**HOW TO COMPLETE THIS TASK**
Only the lines containing "gates" should appear in the answer, copied from the listing below.
──────── DATA FOR REVIEW
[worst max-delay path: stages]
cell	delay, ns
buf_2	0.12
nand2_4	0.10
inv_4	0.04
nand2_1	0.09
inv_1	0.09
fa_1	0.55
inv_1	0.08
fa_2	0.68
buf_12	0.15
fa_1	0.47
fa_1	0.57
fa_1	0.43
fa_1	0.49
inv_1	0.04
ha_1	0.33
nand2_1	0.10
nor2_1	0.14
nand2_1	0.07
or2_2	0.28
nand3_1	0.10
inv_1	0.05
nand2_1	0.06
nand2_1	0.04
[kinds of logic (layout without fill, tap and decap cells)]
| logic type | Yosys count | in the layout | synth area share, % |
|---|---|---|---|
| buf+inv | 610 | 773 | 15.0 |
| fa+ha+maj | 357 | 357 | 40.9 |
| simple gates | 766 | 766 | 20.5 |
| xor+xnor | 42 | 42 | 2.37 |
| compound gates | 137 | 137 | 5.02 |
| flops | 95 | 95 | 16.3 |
────────────────
──────── DATA FOR REVIEW
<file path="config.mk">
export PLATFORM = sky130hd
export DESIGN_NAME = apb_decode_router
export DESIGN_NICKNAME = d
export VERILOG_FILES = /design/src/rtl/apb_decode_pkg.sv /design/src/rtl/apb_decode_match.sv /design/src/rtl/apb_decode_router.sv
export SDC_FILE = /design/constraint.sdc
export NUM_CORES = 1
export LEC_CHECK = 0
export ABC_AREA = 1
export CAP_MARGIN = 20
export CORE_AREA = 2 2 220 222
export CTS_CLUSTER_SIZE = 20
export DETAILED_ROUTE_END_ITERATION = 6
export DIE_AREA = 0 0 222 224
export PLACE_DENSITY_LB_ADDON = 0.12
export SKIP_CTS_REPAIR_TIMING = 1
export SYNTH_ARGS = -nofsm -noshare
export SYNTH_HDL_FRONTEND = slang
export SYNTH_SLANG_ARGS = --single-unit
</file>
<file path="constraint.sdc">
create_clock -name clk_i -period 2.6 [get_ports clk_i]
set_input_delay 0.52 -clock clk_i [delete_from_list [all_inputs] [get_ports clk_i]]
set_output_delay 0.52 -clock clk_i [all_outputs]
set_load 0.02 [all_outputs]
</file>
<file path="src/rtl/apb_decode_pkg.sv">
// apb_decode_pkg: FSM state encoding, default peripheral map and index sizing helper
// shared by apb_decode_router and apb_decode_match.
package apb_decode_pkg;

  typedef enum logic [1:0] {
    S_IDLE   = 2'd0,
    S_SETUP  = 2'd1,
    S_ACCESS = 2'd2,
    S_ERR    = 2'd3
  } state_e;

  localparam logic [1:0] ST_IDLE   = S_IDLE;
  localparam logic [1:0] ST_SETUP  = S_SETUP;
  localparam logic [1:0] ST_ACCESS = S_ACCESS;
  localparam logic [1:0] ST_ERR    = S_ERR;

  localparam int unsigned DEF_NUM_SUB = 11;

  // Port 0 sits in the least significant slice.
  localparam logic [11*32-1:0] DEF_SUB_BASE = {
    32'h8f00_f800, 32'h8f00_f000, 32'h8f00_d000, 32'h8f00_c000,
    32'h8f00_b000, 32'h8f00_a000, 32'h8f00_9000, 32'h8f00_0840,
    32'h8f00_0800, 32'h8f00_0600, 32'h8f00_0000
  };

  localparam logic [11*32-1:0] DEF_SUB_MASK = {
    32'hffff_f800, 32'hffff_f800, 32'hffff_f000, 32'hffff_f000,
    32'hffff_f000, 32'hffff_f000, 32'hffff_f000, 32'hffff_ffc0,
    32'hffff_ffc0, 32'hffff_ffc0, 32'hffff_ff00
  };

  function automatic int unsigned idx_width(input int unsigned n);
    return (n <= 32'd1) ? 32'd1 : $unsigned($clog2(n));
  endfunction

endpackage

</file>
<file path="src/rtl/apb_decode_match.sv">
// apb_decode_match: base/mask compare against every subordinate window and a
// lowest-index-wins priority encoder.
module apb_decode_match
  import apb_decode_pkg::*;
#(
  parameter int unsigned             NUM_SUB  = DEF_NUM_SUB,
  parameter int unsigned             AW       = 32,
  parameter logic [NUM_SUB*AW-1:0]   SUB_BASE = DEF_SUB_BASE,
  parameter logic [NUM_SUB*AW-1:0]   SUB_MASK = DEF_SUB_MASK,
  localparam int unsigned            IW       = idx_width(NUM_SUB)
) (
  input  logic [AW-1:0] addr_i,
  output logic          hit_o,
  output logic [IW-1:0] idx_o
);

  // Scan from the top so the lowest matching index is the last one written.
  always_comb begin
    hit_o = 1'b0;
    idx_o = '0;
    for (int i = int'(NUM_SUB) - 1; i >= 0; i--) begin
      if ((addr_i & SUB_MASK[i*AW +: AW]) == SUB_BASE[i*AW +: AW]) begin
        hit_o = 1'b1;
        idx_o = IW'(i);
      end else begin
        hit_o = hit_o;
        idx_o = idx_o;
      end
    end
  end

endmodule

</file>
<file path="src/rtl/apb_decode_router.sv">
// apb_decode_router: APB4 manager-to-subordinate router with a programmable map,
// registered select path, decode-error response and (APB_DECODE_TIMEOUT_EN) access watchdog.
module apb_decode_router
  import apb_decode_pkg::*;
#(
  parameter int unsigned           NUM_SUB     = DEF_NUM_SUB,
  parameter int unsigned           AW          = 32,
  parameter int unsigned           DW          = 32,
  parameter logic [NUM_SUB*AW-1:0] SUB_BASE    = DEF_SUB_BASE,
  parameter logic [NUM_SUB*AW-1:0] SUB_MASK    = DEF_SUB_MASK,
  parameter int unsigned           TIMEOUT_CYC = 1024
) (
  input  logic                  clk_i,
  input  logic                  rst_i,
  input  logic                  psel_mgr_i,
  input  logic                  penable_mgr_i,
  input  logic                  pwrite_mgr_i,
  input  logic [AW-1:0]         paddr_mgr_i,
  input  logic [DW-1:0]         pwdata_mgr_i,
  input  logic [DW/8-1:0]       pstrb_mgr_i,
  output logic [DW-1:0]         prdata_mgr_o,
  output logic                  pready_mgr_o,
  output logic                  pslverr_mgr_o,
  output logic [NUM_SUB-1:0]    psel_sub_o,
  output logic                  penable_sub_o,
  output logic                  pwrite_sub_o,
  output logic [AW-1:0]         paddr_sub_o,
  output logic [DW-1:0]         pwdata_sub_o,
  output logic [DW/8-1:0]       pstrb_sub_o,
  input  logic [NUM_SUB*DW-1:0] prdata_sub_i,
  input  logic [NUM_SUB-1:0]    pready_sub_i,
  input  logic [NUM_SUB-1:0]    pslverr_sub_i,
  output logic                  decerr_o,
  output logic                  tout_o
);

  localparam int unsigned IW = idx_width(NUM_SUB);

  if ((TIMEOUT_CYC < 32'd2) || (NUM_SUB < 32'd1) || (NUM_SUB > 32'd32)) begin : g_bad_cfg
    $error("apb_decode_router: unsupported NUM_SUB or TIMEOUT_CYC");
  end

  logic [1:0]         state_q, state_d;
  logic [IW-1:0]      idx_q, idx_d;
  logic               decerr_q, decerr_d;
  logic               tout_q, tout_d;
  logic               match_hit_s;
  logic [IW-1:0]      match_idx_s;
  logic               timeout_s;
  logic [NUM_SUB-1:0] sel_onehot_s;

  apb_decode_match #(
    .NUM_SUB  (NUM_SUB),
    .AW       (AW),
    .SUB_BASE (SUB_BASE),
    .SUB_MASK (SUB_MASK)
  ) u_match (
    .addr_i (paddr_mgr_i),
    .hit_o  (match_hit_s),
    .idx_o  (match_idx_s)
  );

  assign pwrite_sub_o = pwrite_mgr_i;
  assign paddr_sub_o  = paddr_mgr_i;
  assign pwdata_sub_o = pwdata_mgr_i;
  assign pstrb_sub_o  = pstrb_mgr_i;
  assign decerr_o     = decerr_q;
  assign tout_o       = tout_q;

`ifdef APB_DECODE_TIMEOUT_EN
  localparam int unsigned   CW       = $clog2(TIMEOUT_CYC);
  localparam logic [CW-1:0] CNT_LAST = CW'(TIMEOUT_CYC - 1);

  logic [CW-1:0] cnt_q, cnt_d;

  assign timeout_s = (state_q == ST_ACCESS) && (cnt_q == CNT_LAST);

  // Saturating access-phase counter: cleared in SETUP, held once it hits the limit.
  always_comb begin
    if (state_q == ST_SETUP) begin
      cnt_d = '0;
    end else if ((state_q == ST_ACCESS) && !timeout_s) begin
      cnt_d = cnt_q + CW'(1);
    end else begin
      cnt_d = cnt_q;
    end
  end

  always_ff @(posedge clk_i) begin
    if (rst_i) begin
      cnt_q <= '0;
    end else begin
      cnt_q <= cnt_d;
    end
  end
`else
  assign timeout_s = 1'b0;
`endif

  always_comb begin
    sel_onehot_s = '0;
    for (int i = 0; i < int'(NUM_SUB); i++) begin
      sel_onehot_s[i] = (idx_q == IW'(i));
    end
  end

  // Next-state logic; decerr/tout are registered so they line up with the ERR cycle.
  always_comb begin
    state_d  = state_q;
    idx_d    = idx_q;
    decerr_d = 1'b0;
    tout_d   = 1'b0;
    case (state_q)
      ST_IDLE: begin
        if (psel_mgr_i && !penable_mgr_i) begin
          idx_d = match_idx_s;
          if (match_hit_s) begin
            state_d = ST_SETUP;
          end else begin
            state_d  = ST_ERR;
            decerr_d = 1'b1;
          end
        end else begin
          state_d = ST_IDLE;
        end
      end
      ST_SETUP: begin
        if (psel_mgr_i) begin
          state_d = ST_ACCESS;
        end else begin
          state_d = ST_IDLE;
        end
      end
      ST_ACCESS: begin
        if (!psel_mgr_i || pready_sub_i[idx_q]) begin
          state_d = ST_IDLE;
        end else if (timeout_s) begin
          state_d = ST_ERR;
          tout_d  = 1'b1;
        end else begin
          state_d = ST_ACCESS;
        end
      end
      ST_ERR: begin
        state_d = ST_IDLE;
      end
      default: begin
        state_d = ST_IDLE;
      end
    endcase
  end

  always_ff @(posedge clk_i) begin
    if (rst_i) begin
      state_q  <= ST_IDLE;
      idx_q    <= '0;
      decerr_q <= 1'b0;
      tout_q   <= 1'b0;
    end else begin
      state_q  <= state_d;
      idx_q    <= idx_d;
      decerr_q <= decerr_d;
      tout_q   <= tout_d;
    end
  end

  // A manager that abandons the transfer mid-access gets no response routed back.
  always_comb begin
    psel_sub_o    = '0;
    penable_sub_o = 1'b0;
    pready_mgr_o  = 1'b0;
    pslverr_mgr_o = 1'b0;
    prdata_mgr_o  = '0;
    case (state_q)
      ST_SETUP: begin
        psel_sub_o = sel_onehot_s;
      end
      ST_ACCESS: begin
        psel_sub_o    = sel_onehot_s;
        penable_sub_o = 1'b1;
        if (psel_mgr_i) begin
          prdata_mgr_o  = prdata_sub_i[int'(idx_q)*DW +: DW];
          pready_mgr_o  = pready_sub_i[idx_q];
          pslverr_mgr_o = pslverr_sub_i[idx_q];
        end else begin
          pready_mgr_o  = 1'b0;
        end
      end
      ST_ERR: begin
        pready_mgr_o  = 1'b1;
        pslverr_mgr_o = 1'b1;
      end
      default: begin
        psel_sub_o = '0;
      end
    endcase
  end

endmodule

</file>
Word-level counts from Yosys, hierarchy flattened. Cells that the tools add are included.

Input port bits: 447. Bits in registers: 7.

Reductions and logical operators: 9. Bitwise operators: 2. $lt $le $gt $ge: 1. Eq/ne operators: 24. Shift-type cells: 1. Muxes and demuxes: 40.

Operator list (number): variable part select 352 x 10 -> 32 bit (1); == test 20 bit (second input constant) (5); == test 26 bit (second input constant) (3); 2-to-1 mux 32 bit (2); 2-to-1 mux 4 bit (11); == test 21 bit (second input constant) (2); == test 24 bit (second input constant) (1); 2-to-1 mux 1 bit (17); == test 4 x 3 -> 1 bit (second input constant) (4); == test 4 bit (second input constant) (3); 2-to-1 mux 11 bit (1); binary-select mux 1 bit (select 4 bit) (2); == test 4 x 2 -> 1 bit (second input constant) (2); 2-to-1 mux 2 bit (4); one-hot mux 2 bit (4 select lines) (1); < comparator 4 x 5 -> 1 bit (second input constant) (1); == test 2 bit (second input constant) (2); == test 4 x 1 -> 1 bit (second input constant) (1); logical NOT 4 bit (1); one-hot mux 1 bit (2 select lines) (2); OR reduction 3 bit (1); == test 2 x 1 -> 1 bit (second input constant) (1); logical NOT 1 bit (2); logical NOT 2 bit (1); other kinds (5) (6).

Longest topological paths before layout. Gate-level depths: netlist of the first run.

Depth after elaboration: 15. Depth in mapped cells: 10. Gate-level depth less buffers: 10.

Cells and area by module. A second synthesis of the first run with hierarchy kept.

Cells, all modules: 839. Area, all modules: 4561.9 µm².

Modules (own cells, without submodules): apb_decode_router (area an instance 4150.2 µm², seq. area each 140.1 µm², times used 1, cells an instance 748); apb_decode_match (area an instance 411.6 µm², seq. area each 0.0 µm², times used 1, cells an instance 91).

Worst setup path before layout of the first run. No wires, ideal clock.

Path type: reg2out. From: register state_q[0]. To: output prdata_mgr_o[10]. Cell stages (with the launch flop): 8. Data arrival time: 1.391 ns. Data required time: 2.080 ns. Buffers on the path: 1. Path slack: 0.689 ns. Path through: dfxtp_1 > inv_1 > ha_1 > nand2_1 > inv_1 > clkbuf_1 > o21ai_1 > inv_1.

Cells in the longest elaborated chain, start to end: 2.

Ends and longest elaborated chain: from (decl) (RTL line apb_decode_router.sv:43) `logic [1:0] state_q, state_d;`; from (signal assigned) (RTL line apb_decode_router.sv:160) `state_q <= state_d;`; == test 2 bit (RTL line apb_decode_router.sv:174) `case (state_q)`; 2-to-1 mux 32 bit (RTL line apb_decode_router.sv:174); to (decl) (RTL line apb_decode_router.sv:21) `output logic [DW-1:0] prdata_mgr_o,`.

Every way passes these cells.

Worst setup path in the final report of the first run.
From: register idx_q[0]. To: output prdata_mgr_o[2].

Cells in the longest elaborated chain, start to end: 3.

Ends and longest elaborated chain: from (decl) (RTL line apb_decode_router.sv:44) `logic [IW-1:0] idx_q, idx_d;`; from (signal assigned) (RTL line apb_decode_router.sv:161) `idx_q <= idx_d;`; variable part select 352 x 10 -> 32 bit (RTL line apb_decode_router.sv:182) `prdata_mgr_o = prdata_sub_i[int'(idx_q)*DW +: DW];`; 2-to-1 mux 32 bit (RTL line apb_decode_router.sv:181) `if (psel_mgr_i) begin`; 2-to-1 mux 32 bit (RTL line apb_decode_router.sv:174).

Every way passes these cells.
────────────────
──────── DATA FOR REVIEW
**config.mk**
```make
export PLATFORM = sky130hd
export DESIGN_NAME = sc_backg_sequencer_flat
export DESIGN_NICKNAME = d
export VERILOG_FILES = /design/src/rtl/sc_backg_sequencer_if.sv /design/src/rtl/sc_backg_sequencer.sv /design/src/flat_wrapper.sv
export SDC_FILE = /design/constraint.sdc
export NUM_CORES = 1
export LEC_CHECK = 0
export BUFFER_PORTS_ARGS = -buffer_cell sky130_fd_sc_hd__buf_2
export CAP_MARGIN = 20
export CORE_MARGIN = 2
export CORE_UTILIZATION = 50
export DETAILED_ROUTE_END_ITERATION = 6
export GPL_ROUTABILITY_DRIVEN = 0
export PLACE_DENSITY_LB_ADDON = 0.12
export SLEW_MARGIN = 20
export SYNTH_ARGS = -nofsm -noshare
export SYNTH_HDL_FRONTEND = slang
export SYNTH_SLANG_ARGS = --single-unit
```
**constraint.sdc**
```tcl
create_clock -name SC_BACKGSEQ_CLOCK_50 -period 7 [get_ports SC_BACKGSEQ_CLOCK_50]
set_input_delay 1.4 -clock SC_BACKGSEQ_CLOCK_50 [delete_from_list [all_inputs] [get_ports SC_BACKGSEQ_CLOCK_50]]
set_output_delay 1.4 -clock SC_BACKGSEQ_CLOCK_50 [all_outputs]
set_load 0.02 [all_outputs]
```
────────────────
**ANSWER TO THE PROBLEM**
| simple gates | 766 | 766 | 20.5 |
| compound gates | 137 | 137 | 5.02 |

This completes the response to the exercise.